Loess Regression Example
Locally-estimated regression produces a trend line by performing weighted regressions over a sliding window of points. The loess
method (for locally-estimated scatterplot smoothing) computes a sequence of local linear regressions to estimate smoothed points. The bandwidth parameter determines the size of the sliding window of nearest-neighbor points, expressed as a fraction of the total number of points included.
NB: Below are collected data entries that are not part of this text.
**src/rtl/gol_window.sv**
```systemverilog
// gol_window: raster-order Game-of-Life neighbourhood extractor.
// Two line buffers plus three taps present a masked 3x3 window per cell.
`default_nettype none

module gol_window #(
  parameter int WIDTH  = 16,
  parameter int HEIGHT = 16
) (
  input  logic                      clk,
  input  logic                      rst,
  input  logic                      in_valid,
  output logic                      in_ready,
  input  logic                      in_cell,
  input  logic                      in_sof,
  output logic                      out_valid,
  output logic                      out_center,
  output logic                      out_a,
  output logic                      out_b,
  output logic                      out_c,
  output logic                      out_d,
  output logic                      out_e,
  output logic                      out_f,
  output logic                      out_g,
  output logic                      out_h,
  output logic [$clog2(WIDTH)-1:0]  out_x,
  output logic [$clog2(HEIGHT)-1:0] out_y,
  output logic                      out_eof
);

  localparam int XW   = $clog2(WIDTH);
  localparam int YW   = $clog2(HEIGHT);
  localparam int SW   = $clog2(WIDTH * HEIGHT);
  localparam int FW   = $clog2(WIDTH + 1);
  localparam int NWIN = 2 * WIDTH + 3;

  localparam logic [1:0] S_IDLE  = 2'd0;
  localparam logic [1:0] S_FILL  = 2'd1;
  localparam logic [1:0] S_RUN   = 2'd2;
  localparam logic [1:0] S_FLUSH = 2'd3;

  localparam logic [SW-1:0] C_FILL_END  = SW'(WIDTH);
  localparam logic [SW-1:0] C_RUN_END   = SW'(WIDTH * HEIGHT - 1);
  localparam logic [FW-1:0] C_FLUSH_END = FW'(WIDTH);
  localparam logic [XW-1:0] C_XMAX      = XW'(WIDTH - 1);
  localparam logic [YW-1:0] C_YMAX      = YW'(HEIGHT - 1);

  // Tap positions in the shifted window; index 0 is the newest cell (SE of centre).
  localparam int T_SE = 0;
  localparam int T_S  = 1;
  localparam int T_SW = 2;
  localparam int T_E  = WIDTH;
  localparam int T_C  = WIDTH + 1;
  localparam int T_W  = WIDTH + 2;
  localparam int T_NE = 2 * WIDTH;
  localparam int T_N  = 2 * WIDTH + 1;
  localparam int T_NW = 2 * WIDTH + 2;

  logic [1:0]      r_state;
  logic [SW-1:0]   r_slot;
  logic [FW-1:0]   r_fcnt;
  logic [XW-1:0]   r_cx;
  logic [YW-1:0]   r_cy;
  // The oldest window cell is only ever read as it leaves, so it is never stored.
  logic [NWIN-2:0] r_win;

  logic            r_valid;
  logic            r_center;
  logic [7:0]      r_nb;
  logic [XW-1:0]   r_ox;
  logic [YW-1:0]   r_oy;
  logic            r_eof;

  logic            w_ready;
  logic            w_accept;
  logic            w_flush;
  logic            w_start;
  logic            w_data;
  logic            w_shift;
  logic            w_emit;
  logic [NWIN-1:0] w_win;
  logic            w_x_lo;
  logic            w_x_hi;
  logic            w_y_lo;
  logic            w_y_hi;
  logic [1:0]      w_state_nxt;
  logic [SW-1:0]   w_slot_nxt;
  logic [FW-1:0]   w_fcnt_nxt;
  logic [XW-1:0]   w_cx_nxt;
  logic [YW-1:0]   w_cy_nxt;
  logic [7:0]      w_nb;

  assign w_flush  = (r_state == S_FLUSH);
  assign w_ready  = ~rst & ~w_flush;
  assign w_accept = in_valid & w_ready;
  assign w_start  = w_accept & in_sof;
  assign w_data   = w_accept & ~in_sof & ((r_state == S_FILL) | (r_state == S_RUN));
  assign w_shift  = w_start | w_data | w_flush;
  assign w_emit   = (w_data & (r_state == S_RUN)) | w_flush;
  assign w_win    = {r_win, (w_flush ? 1'b0 : in_cell)};

  assign w_x_lo = (r_cx == '0);
  assign w_x_hi = (r_cx == C_XMAX);
  assign w_y_lo = (r_cy == '0);
  assign w_y_hi = (r_cy == C_YMAX);

  // Neighbour order a..h = NW,N,NE,W,E,SW,S,SE; off-grid neighbours read as dead.
  assign w_nb = {
    w_win[T_NW] & ~w_x_lo & ~w_y_lo,
    w_win[T_N]  & ~w_y_lo,
    w_win[T_NE] & ~w_x_hi & ~w_y_lo,
    w_win[T_W]  & ~w_x_lo,
    w_win[T_E]  & ~w_x_hi,
    w_win[T_SW] & ~w_x_lo & ~w_y_hi,
    w_win[T_S]  & ~w_y_hi,
    w_win[T_SE] & ~w_x_hi & ~w_y_hi
  };

  always_comb begin
    w_state_nxt = r_state;
    w_slot_nxt  = r_slot;
    w_fcnt_nxt  = r_fcnt;
    if (w_start) begin
      w_state_nxt = S_FILL;
      w_slot_nxt  = SW'(1);
    end else if (w_data) begin
      w_slot_nxt = r_slot + SW'(1);
      if ((r_state == S_FILL) && (r_slot == C_FILL_END)) begin
        w_state_nxt = S_RUN;
      end
      if ((r_state == S_RUN) && (r_slot == C_RUN_END)) begin
        w_state_nxt = S_FLUSH;
        w_fcnt_nxt  = '0;
      end
    end else if (w_flush) begin
      if (r_fcnt == C_FLUSH_END) begin
        w_state_nxt = S_IDLE;
      end else begin
        w_fcnt_nxt = r_fcnt + FW'(1);
      end
    end
  end

  always_comb begin
    w_cx_nxt = r_cx;
    w_cy_nxt = r_cy;
    if (w_start) begin
      w_cx_nxt = '0;
      w_cy_nxt = '0;
    end else if (w_emit) begin
      if (w_x_hi) begin
        w_cx_nxt = '0;
        w_cy_nxt = w_y_hi ? '0 : r_cy + YW'(1);
      end else begin
        w_cx_nxt = r_cx + XW'(1);
      end
    end
  end

  always_ff @(posedge clk or posedge rst) begin
    if (rst) begin
      r_state <= S_IDLE;
      r_slot  <= '0;
      r_fcnt  <= '0;
      r_cx    <= '0;
      r_cy    <= '0;
      r_win   <= '0;
    end else begin
      r_state <= w_state_nxt;
      r_slot  <= w_slot_nxt;
      r_fcnt  <= w_fcnt_nxt;
      r_cx    <= w_cx_nxt;
      r_cy    <= w_cy_nxt;
      if (w_shift) begin
        r_win <= w_win[NWIN-2:0];
      end
    end
  end

  always_ff @(posedge clk or posedge rst) begin
    if (rst) begin
      r_valid  <= 1'b0;
      r_center <= 1'b0;
      r_nb     <= '0;
      r_ox     <= '0;
      r_oy     <= '0;
      r_eof    <= 1'b0;
    end else if (w_emit) begin
      r_valid  <= 1'b1;
      r_center <= w_win[T_C];
      r_nb     <= w_nb;
      r_ox     <= r_cx;
      r_oy     <= r_cy;
      r_eof    <= w_x_hi & w_y_hi;
    end else begin
      r_valid  <= 1'b0;
      r_center <= 1'b0;
      r_nb     <= '0;
      r_eof    <= 1'b0;
    end
  end

  assign in_ready   = w_ready;
  assign out_valid  = r_valid;
  assign out_center = r_center;
  assign out_a      = r_nb[7];
  assign out_b      = r_nb[6];
  assign out_c      = r_nb[5];
  assign out_d      = r_nb[4];
  assign out_e      = r_nb[3];
  assign out_f      = r_nb[2];
  assign out_g      = r_nb[1];
  assign out_h      = r_nb[0];
  assign out_x      = r_ox;
  assign out_y      = r_oy;
  assign out_eof    = r_eof;

endmodule

`default_nettype wire

```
Alternatively, see the regression example for regression results using parametric functions.
Vega JSON Specification <>
{
"$schema": "https://vega.github.io/schema/vega/v5.json",
"description": "A scatter plot with trend line calculated via locally-weighted (loess) regression.",
"padding": 5,
"width": 500,
"height": 500,
"autosize": "pad",
"signals": [
{
"name": "loessBandwidth", "value": 0.3,
"bind": {"input": "range", "min": 0.05, "max": 1}
},
{
"name": "groupby", "value": "none",
"bind": {"input": "select", "options": ["none", "genre"]}
}
],
"data": [
{
"name": "movies",
"url": "data/movies.json",
"transform": [
{
"type": "filter",
"expr": "datum['Rotten Tomatoes Rating'] != null && datum['IMDB Rating'] != null"
}
]
},
{
"name": "trend",
"source": "movies",
"transform": [
{
"type": "loess",
"groupby": [{"signal": "groupby === 'genre' ? 'Major Genre' : 'foo'"}],
"bandwidth": {"signal": "loessBandwidth"},
"x": "Rotten Tomatoes Rating",
"y": "IMDB Rating",
"as": ["u", "v"]
}
]
}
],
"scales": [
{
"name": "x",
"type": "linear",
"domain": {"data": "movies", "field": "Rotten Tomatoes Rating"},
"range": "width"
},
{
"name": "y",
"type": "linear",
"domain": {"data": "movies", "field": "IMDB Rating"},
"range": "height"
}
],
"marks": [
{
"type": "symbol",
"from": {"data": "movies"},
"encode": {
"enter": {
"x": {"scale": "x", "field": "Rotten Tomatoes Rating"},
"y": {"scale": "y", "field": "IMDB Rating"},
"fillOpacity": {"value": 0.5},
"size": {"value": 16}
}
}
},
{
"type": "group",
"from": {
"facet": {
"data": "trend",
"name": "curve",
"groupby": "Major Genre"
}
},
"marks": [
{
"type": "line",
"from": {"data": "curve"},
"encode": {
"enter": {
"x": {"scale": "x", "field": "u"},
"y": {"scale": "y", "field": "v"},
"stroke": {"value": "firebrick"}
}
}
}
]
}
]
}